Background/aims PGC-1α is a versatile inducer of mitochondrial biogenesis and responsive to the changing energy demands of the cell. As mitochondrial ATP production requires proteins that derive from translation products of cytosolic ribosomes, we asked whether PGC-1α directly takes part in ribosomal biogenesis.
Methods/techniques In a first step, we performed in vitro assays using confocal microscopy and Chromatin-immunoprecipitation in HEK and N2A cells. The results were confirmed in co-immunoprecipitation assays. Secondly, different tissues of WT and PGC-1α KO mice were investigated. To translate the in vitro data into in vivo, we cultivated primary cells of brown adipose tissue of WT and PGC-1α KO mice to reproduce the in vitro results. For translation into the human system, we investigated muscle biopsies of 21 healthy humans as well as 6 patients with Huntington’s disease.
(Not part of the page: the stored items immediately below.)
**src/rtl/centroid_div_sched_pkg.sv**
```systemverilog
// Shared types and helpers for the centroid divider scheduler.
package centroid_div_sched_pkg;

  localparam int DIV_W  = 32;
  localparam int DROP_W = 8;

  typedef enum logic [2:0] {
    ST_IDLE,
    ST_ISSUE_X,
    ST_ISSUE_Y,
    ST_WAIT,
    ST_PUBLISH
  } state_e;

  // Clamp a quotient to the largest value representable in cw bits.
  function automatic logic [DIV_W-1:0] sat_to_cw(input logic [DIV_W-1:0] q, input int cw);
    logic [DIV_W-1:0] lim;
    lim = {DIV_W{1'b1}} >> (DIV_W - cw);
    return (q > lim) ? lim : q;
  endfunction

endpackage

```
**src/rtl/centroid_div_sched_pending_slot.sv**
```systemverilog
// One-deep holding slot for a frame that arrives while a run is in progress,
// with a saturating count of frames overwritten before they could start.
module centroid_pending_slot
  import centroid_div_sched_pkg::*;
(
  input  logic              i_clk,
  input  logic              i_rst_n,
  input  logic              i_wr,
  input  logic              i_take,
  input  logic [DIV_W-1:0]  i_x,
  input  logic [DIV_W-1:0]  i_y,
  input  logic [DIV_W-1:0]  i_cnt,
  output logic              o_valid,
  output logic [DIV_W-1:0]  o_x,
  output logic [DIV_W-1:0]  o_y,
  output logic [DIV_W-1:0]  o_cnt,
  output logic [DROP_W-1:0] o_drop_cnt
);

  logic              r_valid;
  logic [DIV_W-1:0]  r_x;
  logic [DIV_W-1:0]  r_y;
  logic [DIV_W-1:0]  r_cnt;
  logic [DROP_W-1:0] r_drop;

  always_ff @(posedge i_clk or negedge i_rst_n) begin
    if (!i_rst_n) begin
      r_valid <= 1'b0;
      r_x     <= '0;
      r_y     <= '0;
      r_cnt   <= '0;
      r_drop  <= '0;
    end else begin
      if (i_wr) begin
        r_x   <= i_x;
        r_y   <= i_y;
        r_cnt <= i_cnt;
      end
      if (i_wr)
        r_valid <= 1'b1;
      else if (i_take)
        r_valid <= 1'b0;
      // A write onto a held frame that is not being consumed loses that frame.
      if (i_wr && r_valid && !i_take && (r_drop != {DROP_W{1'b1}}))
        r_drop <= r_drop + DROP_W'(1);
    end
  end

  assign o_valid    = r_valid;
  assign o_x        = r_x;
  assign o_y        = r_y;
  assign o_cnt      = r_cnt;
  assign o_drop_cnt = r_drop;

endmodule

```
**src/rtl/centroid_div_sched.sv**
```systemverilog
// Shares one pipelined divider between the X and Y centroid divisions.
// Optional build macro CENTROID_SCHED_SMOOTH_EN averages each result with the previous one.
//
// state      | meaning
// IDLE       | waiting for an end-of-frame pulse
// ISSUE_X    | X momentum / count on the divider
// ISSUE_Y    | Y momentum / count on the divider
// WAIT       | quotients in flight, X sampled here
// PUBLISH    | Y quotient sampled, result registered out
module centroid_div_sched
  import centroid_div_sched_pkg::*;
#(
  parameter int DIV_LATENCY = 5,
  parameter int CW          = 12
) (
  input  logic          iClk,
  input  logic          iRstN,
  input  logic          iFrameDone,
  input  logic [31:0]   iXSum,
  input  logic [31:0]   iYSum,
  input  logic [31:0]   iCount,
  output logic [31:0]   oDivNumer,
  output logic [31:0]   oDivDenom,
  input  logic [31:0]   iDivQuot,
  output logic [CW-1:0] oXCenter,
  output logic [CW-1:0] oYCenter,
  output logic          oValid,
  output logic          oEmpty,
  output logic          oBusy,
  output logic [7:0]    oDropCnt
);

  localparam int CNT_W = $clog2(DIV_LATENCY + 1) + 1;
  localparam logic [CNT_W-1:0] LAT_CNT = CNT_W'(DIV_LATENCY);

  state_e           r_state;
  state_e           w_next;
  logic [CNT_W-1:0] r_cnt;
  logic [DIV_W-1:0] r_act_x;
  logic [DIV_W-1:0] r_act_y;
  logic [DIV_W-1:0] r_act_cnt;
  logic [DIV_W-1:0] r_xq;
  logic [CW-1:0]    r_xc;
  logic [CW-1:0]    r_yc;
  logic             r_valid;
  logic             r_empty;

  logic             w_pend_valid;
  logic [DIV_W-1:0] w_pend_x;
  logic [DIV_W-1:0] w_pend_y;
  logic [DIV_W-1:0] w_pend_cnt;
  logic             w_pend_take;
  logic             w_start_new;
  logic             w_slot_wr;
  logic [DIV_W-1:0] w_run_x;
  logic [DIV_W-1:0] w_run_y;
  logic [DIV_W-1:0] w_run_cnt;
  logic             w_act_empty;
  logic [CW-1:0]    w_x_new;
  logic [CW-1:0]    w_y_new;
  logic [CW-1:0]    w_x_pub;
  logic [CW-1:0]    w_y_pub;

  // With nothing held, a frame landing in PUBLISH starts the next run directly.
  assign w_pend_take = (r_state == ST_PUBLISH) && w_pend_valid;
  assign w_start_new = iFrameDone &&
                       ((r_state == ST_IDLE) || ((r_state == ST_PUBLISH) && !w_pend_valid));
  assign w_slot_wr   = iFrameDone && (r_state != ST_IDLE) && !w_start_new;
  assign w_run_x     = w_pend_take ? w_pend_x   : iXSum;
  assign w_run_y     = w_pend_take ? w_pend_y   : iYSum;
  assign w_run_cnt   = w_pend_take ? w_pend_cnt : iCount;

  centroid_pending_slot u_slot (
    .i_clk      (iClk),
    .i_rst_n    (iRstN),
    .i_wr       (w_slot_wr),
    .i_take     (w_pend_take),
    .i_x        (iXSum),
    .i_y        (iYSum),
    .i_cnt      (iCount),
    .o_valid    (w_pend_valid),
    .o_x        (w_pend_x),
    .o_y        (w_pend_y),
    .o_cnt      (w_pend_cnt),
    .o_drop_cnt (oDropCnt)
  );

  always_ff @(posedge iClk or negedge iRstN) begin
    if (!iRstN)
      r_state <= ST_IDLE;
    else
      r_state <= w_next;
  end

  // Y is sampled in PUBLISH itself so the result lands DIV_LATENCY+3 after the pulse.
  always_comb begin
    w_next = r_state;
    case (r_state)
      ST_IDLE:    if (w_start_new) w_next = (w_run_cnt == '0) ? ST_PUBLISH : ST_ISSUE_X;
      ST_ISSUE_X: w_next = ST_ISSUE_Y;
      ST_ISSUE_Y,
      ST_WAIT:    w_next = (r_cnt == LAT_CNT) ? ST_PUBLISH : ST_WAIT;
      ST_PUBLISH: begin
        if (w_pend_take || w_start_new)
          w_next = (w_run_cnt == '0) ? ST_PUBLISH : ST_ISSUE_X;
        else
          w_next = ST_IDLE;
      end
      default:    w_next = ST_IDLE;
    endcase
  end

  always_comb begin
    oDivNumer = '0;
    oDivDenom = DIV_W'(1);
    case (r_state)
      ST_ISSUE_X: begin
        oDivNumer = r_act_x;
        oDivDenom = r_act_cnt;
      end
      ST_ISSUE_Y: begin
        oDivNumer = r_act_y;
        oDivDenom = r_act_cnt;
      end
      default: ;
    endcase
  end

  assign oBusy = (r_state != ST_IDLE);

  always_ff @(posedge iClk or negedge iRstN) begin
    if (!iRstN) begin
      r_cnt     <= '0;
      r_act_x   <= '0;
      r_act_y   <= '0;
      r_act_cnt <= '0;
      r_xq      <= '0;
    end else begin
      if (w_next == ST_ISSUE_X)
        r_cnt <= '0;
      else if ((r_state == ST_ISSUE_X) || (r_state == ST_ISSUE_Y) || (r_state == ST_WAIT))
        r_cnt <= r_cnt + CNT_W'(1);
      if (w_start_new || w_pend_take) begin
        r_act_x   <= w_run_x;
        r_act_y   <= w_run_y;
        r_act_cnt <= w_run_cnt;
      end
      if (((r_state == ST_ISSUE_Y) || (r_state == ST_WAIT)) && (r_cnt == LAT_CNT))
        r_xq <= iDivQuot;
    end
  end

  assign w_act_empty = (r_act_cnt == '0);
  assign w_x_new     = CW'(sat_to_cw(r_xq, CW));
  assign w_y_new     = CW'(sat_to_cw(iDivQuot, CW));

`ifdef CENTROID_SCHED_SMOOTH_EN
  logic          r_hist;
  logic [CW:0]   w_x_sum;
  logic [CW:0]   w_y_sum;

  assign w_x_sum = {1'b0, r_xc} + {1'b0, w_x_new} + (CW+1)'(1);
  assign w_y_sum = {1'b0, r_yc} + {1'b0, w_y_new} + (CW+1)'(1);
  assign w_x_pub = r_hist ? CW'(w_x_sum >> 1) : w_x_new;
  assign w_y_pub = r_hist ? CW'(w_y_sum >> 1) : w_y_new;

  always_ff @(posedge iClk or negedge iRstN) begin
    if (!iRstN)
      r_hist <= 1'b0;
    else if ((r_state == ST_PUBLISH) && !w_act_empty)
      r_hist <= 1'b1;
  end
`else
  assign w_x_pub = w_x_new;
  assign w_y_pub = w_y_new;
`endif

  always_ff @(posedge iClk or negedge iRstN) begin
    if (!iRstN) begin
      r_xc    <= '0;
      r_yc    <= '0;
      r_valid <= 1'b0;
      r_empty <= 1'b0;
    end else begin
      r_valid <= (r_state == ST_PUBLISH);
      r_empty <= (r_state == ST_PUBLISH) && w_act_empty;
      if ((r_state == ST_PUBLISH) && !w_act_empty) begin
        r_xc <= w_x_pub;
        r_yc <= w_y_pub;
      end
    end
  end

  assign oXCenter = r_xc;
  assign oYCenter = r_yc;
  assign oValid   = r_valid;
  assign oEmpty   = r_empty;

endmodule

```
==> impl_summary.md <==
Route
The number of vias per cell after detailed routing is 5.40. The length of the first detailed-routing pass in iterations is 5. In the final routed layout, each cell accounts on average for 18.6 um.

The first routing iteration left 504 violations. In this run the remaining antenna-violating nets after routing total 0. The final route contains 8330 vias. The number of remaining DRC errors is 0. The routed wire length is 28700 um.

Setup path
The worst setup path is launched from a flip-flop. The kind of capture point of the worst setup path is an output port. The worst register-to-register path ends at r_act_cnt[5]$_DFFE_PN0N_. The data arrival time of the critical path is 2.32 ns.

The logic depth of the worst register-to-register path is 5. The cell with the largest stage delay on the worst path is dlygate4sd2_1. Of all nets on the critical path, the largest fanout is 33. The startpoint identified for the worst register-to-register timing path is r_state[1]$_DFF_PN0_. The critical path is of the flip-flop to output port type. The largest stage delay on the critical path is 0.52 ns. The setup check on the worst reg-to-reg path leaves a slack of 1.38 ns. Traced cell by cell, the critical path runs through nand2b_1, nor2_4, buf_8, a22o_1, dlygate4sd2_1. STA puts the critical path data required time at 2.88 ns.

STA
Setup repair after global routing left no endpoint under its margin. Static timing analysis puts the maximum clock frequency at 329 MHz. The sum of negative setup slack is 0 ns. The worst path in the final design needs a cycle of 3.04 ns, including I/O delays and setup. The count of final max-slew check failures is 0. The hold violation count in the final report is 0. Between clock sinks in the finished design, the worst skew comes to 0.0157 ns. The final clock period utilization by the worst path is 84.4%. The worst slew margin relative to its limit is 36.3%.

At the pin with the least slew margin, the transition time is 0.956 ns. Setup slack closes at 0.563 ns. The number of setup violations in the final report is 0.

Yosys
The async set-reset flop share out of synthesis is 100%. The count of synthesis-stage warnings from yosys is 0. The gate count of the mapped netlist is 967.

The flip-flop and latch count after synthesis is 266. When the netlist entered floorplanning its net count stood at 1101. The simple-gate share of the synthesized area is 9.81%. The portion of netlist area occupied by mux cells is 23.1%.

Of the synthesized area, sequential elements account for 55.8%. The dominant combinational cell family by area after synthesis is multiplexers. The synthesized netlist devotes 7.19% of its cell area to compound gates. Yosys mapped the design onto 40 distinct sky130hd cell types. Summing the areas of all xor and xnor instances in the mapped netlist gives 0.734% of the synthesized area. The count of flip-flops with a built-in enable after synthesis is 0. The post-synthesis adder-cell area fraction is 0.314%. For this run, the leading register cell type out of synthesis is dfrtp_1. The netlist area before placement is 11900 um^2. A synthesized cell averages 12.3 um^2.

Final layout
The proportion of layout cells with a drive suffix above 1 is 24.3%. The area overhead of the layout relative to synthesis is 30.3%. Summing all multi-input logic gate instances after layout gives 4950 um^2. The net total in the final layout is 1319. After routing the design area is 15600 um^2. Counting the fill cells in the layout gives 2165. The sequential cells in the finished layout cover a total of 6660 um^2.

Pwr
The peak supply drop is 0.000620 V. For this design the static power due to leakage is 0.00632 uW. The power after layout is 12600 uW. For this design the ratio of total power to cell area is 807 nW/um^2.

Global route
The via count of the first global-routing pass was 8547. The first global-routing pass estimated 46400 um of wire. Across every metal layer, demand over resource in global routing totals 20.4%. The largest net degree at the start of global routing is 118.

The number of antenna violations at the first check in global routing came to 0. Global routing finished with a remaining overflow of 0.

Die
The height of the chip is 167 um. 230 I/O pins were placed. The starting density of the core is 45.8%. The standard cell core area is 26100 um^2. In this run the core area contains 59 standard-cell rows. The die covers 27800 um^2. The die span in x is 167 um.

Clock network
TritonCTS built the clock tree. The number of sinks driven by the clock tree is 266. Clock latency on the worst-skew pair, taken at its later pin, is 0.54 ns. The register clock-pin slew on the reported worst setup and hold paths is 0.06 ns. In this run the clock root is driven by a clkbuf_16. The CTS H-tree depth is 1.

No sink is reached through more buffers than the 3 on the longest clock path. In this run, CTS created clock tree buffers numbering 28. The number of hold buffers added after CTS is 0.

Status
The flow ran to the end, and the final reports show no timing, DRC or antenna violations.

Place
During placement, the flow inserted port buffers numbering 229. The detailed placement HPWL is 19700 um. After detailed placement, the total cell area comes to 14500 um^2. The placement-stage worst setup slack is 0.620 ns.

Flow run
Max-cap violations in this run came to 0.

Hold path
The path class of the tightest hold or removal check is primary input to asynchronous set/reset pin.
Results/outcome We show that a fraction of cellular PGC-1α localises to the nucleolus, the site of ribosomal biogenesis. Upon activation it strongly binds the ribosomal DNA and boosts recruitment of RNA polymerase I and UBF to the rDNA promoter. This induces RNA polymerase I transcription under different stress conditions in cell culture and mouse models as well as in healthy humans and is impaired already in early stages of human Huntington’s disease.
Conclusions These results extend the hypothesis, that PGC-1α regulates rDNA transcription under different stress conditions to the observation that even basal levels of ribosomal biogenesis are affected by dysregulation of PGC-1α in Huntington’s disease. This novel molecular link between ribosomal and mitochondrial biogenesis helps to explain sarcopenia and cachexia in diseases of neurodegenerative origin.